Occupational therapy uses all forms of activities of daily living as interventions for psychiatric rehabilitation. However, few studies have quantified and categorised the effect of activities on enhancing health in patients with SMI.17 All forms of engagement contribute to non- pharmacological allied treatment for psychiatric and somatic health during the acute phase.17 With the recovery-oriented practice in psychiatric hospitals, occupational therapy plays important roles in the provision of therapeutic activities for resuming healthy living and active participation after discharge, and allowing patients to choose the activities they prefer, rather than being prescribed by therapists or ward staff. This eliminates the effect of initiation by staff, which is perceived as a requirement for treatment compliance, rather than being active to improve own health.18 Further study is warranted to confirm that allowing patients to make choice is an important component of motivation to switch from basic self-care activities to purposeful activities and to increase hours of participation.

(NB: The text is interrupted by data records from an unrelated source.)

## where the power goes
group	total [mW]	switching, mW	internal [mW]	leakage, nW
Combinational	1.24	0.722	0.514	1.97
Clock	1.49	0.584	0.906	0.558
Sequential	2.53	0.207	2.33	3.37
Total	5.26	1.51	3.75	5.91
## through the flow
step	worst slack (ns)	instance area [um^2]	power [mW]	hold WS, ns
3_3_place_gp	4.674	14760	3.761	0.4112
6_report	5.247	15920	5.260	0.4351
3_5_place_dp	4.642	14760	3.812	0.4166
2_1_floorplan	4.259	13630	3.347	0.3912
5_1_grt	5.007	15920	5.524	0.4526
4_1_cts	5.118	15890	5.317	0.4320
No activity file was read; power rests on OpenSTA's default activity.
$ cat config.mk
export PLATFORM = sky130hd
export DESIGN_NAME = rv_core
export DESIGN_NICKNAME = d
export VERILOG_FILES = /design/src/hw/rv_core_pkg.sv /design/src/hw/rv_core.sv /design/src/hw/rv_wbu.sv /design/src/hw/rv_lsu.sv /design/src/hw/rv_pc_unit.sv /design/src/hw/rv_alu.sv /design/src/hw/rv_regfile.sv /design/src/hw/rv_idu.sv
export VERILOG_INCLUDE_DIRS = /design/src /design/src/hw
export SDC_FILE = /design/constraint.sdc
export NUM_CORES = 2
export LEC_CHECK = 0
export BUFFER_PORTS_ARGS = -buffer_cell sky130_fd_sc_hd__buf_4
export CAP_MARGIN = 20
export CORE_UTILIZATION = 40
export DETAILED_ROUTE_END_ITERATION = 16
export GPL_TIMING_DRIVEN = 0
export SYNTH_ARGS = -nofsm -noshare
export SYNTH_HDL_FRONTEND = slang
export SYNTH_SLANG_ARGS = --single-unit
$ cat constraint.sdc
create_clock -name clk -period 30.1 [get_ports clk]
set_clock_uncertainty 0.2 [all_clocks]
set_input_delay 6.02 -clock clk [delete_from_list [all_inputs] [get_ports clk]]
set_output_delay 6.02 -clock clk [all_outputs]
set_load 0.01 [all_outputs]
$ cat src/hw/rv_core_macros.svh
// RV32I base encodings only; no compressed, CSR or fence opcodes are defined here
`ifndef RV_CORE_MACROS_SVH
`define RV_CORE_MACROS_SVH

`define RV_XLEN     32
`define RV_REG_W    5
`define RV_OP_W     17
`define RV_RESET_PC 32'h0000_0000

// major opcodes
`define RV_OPC_OP_IMM 7'b001_0011
`define RV_OPC_OP     7'b011_0011
`define RV_OPC_LUI    7'b011_0111
`define RV_OPC_AUIPC  7'b001_0111
`define RV_OPC_JAL    7'b110_1111
`define RV_OPC_JALR   7'b110_0111
`define RV_OPC_BRANCH 7'b110_0011
`define RV_OPC_LOAD   7'b000_0011
`define RV_OPC_STORE  7'b010_0011
`define RV_OPC_SYSTEM 7'b111_0011

// bit positions in the one-hot alu op
`define RV_OP_ADD  0
`define RV_OP_SUB  1
`define RV_OP_SLT  2
`define RV_OP_SLTU 3
`define RV_OP_AND  4
`define RV_OP_OR   5
`define RV_OP_XOR  6
`define RV_OP_SLL  7
`define RV_OP_SRL  8
`define RV_OP_SRA  9
`define RV_OP_LUI  10
`define RV_OP_BEQ  11
`define RV_OP_BNE  12
`define RV_OP_BLT  13
`define RV_OP_BLTU 14
`define RV_OP_BGE  15
`define RV_OP_BGEU 16

`endif
$ cat src/hw/rv_core_pkg.sv
// shared core types; load and store kinds are one-hot, all zero means no memory access
`include "rv_core_macros.svh"

package rv_core_pkg;

	typedef logic [`RV_XLEN-1:0] word_t;
	typedef logic [`RV_REG_W-1:0] reg_idx_t;
	typedef logic [`RV_OP_W-1:0] alu_op_t;

	// bit 0 lw, 1 lh, 2 lhu, 3 lb, 4 lbu
	typedef logic [4:0] load_kind_t;

	// bit 0 sw, 1 sh, 2 sb
	typedef logic [2:0] store_kind_t;

	// one bit per byte lane
	typedef logic [`RV_XLEN/8-1:0] strb_t;

	typedef struct packed {
		word_t       pc;
		// alu operands after source selection
		word_t       src1;
		word_t       src2;
		alu_op_t     op;
		// raw register values, for branch compare, jalr and store data
		word_t       rs1_val;
		word_t       rs2_val;
		word_t       imm;
		reg_idx_t    rd;
		logic        wb_reg;
		load_kind_t  load_kind;
		store_kind_t store_kind;
		logic        jal;
		logic        jalr;
		logic        ebreak;
	} decode_t;

	typedef struct packed {
		// word aligned
		word_t addr;
		word_t wdata;
		strb_t wstrb;
		logic  wen;
	} mem_req_t;

endpackage
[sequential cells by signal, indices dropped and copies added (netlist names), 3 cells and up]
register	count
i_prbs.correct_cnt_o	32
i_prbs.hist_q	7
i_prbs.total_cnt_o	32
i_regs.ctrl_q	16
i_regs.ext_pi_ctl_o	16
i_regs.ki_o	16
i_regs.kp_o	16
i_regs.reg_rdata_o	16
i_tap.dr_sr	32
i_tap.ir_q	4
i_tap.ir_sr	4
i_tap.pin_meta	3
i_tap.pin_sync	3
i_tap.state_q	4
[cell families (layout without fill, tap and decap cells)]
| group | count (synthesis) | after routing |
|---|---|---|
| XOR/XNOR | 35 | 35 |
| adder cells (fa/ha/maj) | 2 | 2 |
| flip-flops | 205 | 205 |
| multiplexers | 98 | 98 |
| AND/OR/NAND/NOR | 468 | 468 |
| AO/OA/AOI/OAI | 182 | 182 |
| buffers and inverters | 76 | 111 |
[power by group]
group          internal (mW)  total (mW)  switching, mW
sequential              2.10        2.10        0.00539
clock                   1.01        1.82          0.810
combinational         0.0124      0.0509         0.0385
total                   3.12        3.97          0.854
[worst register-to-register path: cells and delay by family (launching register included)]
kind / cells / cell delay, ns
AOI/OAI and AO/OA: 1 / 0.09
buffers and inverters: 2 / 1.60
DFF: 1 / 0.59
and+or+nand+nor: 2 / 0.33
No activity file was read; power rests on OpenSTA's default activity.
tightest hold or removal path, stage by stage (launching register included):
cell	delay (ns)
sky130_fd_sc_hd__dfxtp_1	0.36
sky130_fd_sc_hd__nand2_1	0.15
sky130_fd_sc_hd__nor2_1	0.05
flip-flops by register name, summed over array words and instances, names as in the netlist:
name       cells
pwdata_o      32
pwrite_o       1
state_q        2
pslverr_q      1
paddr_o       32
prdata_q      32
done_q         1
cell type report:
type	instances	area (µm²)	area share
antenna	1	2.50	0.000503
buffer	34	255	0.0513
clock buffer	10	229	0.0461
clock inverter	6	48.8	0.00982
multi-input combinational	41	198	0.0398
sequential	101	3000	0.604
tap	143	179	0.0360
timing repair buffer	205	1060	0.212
$ cat config.mk
export PLATFORM = sky130hd
export DESIGN_NAME = command_frontend
export DESIGN_NICKNAME = d
export VERILOG_FILES = /design/src/common/raster_cmd_pkg.sv /design/src/model_buffer/model_buffer.sv /design/src/scene_buffer/scene_buffer.sv /design/src/command_frontend.sv /design/src/command_input.sv /design/src/serial_to_parallel.sv
export VERILOG_INCLUDE_DIRS = /design/src /design/src/common
export SDC_FILE = /design/constraint.sdc
export NUM_CORES = 2
export LEC_CHECK = 0
export BUFFER_PORTS_ARGS = -buffer_cell sky130_fd_sc_hd__buf_2
export CAP_MARGIN = 40
export CORE_MARGIN = 1
export CORE_UTILIZATION = 55
export DETAILED_ROUTE_END_ITERATION = 16
export GPL_TIMING_DRIVEN = 0
export PLACE_DENSITY_LB_ADDON = 0.05
export SLEW_MARGIN = 20
export SYNTH_ARGS = -nofsm -noshare
export SYNTH_HDL_FRONTEND = slang
export SYNTH_SLANG_ARGS = --single-unit
$ cat constraint.sdc
create_clock -name clk -period 11.9 [get_ports clk]
set_clock_uncertainty 0.15 [all_clocks]
set_input_delay 1.19 -clock clk [delete_from_list [all_inputs] [get_ports clk]]
set_output_delay 1.19 -clock clk [all_outputs]
set_load 0.005 [all_outputs]
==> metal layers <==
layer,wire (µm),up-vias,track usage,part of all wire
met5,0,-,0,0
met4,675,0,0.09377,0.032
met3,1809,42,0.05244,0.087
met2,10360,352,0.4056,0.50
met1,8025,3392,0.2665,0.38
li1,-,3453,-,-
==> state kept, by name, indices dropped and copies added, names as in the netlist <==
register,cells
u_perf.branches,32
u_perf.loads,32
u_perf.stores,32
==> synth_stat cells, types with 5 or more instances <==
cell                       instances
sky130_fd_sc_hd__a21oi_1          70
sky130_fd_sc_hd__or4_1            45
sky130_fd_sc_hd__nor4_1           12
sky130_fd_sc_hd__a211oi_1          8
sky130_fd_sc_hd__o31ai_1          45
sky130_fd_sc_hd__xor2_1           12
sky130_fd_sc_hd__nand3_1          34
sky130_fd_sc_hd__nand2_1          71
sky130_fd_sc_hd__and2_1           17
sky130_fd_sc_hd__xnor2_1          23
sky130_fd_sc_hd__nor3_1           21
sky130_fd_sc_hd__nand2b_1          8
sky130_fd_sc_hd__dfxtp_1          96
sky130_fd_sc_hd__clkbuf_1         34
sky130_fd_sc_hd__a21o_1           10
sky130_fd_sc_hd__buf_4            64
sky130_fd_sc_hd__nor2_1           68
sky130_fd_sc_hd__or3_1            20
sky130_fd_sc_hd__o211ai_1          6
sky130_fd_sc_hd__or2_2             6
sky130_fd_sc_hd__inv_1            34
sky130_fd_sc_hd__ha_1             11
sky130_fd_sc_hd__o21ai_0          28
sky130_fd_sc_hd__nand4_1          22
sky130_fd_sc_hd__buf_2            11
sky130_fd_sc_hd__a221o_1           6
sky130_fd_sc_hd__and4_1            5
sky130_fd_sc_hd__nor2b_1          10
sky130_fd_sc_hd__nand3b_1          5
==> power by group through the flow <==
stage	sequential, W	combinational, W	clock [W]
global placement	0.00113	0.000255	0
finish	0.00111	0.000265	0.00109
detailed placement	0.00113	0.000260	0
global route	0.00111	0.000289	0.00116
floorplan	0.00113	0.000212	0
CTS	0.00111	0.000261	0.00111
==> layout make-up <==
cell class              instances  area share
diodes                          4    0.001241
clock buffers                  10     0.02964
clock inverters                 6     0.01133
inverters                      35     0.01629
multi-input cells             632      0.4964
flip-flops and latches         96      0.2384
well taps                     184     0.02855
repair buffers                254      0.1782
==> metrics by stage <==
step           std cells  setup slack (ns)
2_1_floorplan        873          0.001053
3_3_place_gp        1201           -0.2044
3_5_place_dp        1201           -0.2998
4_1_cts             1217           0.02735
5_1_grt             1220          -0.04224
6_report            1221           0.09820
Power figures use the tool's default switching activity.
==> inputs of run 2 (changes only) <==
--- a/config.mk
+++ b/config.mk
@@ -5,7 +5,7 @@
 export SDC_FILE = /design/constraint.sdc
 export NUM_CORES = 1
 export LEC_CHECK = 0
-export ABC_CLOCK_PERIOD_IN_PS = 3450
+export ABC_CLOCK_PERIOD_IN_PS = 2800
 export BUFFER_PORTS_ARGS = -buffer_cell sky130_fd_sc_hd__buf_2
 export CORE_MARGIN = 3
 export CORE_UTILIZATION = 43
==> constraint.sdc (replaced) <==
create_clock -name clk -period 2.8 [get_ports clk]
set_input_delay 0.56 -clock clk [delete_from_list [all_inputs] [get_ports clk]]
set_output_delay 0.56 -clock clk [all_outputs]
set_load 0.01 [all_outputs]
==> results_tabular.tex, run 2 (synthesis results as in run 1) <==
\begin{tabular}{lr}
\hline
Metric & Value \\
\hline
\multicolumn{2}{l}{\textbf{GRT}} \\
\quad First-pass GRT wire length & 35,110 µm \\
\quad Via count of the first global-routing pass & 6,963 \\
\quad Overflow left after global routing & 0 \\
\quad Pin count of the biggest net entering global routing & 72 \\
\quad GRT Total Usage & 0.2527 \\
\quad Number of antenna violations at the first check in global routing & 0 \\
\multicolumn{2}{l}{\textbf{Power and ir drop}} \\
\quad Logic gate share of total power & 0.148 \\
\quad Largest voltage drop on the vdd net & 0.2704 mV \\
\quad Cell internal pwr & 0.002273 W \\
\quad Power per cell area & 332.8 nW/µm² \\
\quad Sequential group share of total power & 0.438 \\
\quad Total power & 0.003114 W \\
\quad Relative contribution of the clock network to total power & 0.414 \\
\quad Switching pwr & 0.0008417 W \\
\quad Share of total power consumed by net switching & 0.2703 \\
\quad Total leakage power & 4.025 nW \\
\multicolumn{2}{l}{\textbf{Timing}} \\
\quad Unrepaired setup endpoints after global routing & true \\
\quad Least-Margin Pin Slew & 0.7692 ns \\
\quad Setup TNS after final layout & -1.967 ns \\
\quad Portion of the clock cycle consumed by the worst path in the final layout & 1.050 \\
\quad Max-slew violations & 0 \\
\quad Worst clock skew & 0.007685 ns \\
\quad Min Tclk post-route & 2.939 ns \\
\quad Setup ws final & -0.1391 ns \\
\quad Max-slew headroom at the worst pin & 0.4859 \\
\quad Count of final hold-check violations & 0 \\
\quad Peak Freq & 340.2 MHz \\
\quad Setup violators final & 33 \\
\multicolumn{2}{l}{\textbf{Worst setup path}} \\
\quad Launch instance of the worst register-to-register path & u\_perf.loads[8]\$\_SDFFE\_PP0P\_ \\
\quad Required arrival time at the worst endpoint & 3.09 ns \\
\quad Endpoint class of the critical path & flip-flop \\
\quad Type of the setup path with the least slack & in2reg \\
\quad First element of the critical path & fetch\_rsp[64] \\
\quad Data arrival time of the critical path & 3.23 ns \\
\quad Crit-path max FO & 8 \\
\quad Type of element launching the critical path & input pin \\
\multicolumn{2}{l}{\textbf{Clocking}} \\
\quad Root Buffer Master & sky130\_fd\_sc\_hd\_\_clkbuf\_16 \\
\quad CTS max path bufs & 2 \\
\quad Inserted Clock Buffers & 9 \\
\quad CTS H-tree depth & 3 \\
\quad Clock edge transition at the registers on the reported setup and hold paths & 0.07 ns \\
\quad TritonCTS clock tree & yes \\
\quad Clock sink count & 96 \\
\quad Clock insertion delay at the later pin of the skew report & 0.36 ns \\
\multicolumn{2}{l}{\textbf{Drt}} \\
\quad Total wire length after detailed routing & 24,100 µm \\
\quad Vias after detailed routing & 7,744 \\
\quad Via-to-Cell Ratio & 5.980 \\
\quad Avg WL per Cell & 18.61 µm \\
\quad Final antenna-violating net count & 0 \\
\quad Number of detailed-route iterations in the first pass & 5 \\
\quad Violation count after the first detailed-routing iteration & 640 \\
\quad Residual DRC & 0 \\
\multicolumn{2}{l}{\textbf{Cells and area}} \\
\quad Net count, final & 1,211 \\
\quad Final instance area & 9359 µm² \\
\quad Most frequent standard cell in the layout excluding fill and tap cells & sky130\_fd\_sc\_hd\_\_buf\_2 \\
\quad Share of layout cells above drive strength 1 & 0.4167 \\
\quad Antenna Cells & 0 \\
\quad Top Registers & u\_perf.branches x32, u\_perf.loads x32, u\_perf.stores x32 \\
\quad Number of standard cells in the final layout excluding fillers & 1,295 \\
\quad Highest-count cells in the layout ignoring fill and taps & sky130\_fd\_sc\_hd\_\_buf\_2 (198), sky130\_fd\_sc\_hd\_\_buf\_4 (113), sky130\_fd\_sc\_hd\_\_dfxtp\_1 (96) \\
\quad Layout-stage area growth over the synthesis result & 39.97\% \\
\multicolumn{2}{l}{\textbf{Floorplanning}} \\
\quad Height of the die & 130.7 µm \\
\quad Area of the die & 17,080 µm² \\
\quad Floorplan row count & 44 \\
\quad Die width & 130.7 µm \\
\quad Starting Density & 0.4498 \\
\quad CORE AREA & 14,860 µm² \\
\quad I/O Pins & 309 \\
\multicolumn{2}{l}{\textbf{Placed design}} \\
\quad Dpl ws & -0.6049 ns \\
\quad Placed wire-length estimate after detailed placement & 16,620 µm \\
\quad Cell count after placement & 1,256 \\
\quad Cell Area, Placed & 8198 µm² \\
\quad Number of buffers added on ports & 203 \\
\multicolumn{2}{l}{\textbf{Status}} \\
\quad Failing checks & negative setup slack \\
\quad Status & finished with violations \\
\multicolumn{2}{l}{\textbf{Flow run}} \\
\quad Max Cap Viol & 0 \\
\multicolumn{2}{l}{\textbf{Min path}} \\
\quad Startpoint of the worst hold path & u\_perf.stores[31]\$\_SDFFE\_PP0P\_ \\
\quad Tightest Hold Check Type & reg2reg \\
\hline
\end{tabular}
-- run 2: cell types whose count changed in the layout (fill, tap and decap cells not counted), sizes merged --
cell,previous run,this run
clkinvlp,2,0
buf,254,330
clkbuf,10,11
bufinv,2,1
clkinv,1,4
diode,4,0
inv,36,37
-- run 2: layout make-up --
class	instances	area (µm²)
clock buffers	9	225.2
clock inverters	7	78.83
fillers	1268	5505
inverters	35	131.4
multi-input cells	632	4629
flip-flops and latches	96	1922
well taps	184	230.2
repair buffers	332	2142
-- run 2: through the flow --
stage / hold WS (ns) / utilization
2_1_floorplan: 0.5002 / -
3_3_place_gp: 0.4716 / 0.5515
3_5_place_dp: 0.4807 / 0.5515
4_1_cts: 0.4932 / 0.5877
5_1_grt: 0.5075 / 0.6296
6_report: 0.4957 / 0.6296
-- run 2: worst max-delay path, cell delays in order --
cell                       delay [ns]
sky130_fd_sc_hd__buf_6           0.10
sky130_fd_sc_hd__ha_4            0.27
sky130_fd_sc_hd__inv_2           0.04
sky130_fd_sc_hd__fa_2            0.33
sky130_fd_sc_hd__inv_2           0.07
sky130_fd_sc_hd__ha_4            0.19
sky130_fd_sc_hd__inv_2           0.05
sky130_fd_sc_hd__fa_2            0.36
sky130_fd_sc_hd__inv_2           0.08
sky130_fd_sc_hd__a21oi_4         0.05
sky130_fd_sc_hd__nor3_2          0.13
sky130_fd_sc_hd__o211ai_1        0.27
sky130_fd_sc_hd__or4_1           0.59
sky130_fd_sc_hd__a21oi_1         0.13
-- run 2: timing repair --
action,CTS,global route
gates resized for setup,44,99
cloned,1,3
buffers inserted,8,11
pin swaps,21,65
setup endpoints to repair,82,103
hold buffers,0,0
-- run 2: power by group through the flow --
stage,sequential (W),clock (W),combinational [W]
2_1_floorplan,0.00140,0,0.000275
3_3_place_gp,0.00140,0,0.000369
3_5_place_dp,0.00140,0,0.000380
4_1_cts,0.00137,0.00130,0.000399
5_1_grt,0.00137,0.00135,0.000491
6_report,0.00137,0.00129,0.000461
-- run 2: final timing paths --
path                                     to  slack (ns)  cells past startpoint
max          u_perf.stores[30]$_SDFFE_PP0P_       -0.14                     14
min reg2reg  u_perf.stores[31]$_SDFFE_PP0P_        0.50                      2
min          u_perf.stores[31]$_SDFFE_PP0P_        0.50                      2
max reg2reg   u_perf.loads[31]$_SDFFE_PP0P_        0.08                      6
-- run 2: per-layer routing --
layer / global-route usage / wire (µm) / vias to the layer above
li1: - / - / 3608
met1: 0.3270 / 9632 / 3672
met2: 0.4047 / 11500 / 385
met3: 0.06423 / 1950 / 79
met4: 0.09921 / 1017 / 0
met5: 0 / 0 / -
===== src/verilog/fetch_pkg.sv =====
package fetch_pkg;

  localparam int num_super = 2;  // buffer logic assumes a pair
  localparam int addr_w = 64;
  localparam int inst_w = 32;

  localparam logic [inst_w-1:0] noop_inst = 32'h47ff041f;
  localparam logic [addr_w-1:0] poison_pc = 64'hbaadbeefdeadbeef;

  // branch view of an instruction word
  typedef struct packed {
    logic [5:0]         opcode;
    logic [4:0]         ra;
    logic signed [20:0] disp;  // word displacement
  } branch_fmt_t;

  function automatic logic is_cond_branch(logic [5:0] opcode);
    return opcode[5:3] == 3'b111;  // 0x38 to 0x3f
  endfunction

  typedef struct packed {
    logic [addr_w-1:0] pc;
    logic [addr_w-1:0] npc;
    logic [addr_w-1:0] target;
    logic [inst_w-1:0] inst;
    logic              valid;
  } fetch_entry_t;

  typedef struct packed {
    logic [num_super-1:0][addr_w-1:0] pc;
    logic [num_super-1:0][addr_w-1:0] npc;
    logic [num_super-1:0][addr_w-1:0] target;
    logic [num_super-1:0][inst_w-1:0] inst;
    logic [num_super-1:0]             valid;
  } fetch_pair_t;

  typedef struct packed {
    logic [num_super-1:0][addr_w-1:0] pc;
    logic [num_super-1:0][addr_w-1:0] npc;
    logic [num_super-1:0][inst_w-1:0] inst;
    logic [num_super-1:0][addr_w-1:0] target;
    logic                             valid;
  } fb_decoder_out_t;

endpackage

The somatic health of people with SMI is commonly overlooked, resulting in disparities and limited access to health services. The present study showed positive associations between motivation and somatic health through activities (ie, soccer), consistent with a study reporting that physical activities result in decreased illness symptoms in 57.4% of patients, with only a few reported negative effects.19 Preventable health conditions lead to premature mortality in people with SMI and reduce their life span by 10 to 20 years.20 Furthermore, people with SMI are more likely to engage in lifestyle behaviours (such as tobacco consumption, somatic inactivity, and unhealthy diets) that increase the risk of non-communicable diseases. Hence, it is important for people with SMI to participate in outdoor sports and recreational activities to increase motivation to be active.

Development of healthy lifestyle is already applied in outpatient psychiatric rehabilitation programmes. Continued engagement in activities after discharge can re- mediate the reduction of the wellbeing score and motivation score after discharge.21 Our patients were encouraged to take a more active role when choosing activities. Cultivating this attitude early in the acute admission stay period is beneficial, especially for those with depression or adjustment disorders who have higher functioning and are usually discharged to the community without undergoing extensive rehabilitation programmes.

This study has limitations. The sample was collected in a single hospital and thus the results may not be generalised to the entire psychiatric population. The study was not conducted under a controlled environment, owing to limitations in acute ward settings. Measurement bias in recording activities by ward assistant may have occurred. Confounders (patients’ lifestyle, experience of activities, level of social skills, and prevailing negative symptoms) were not controlled and may have resulted in patients’ selection bias of activities.

Conclusion

Participating in activities of patients’ own choice and interests is positively associated with patients’ psychiatric and somatic health and subjective wellbeing. Outdoor soccer has added effect on patients’ somatic health. The beneficial effects are maintained at 1 month after discharge. Daily participation of activity meaningful to patients can be a non-pharmacological treatment for patients with SMI to improve somatic and mental health.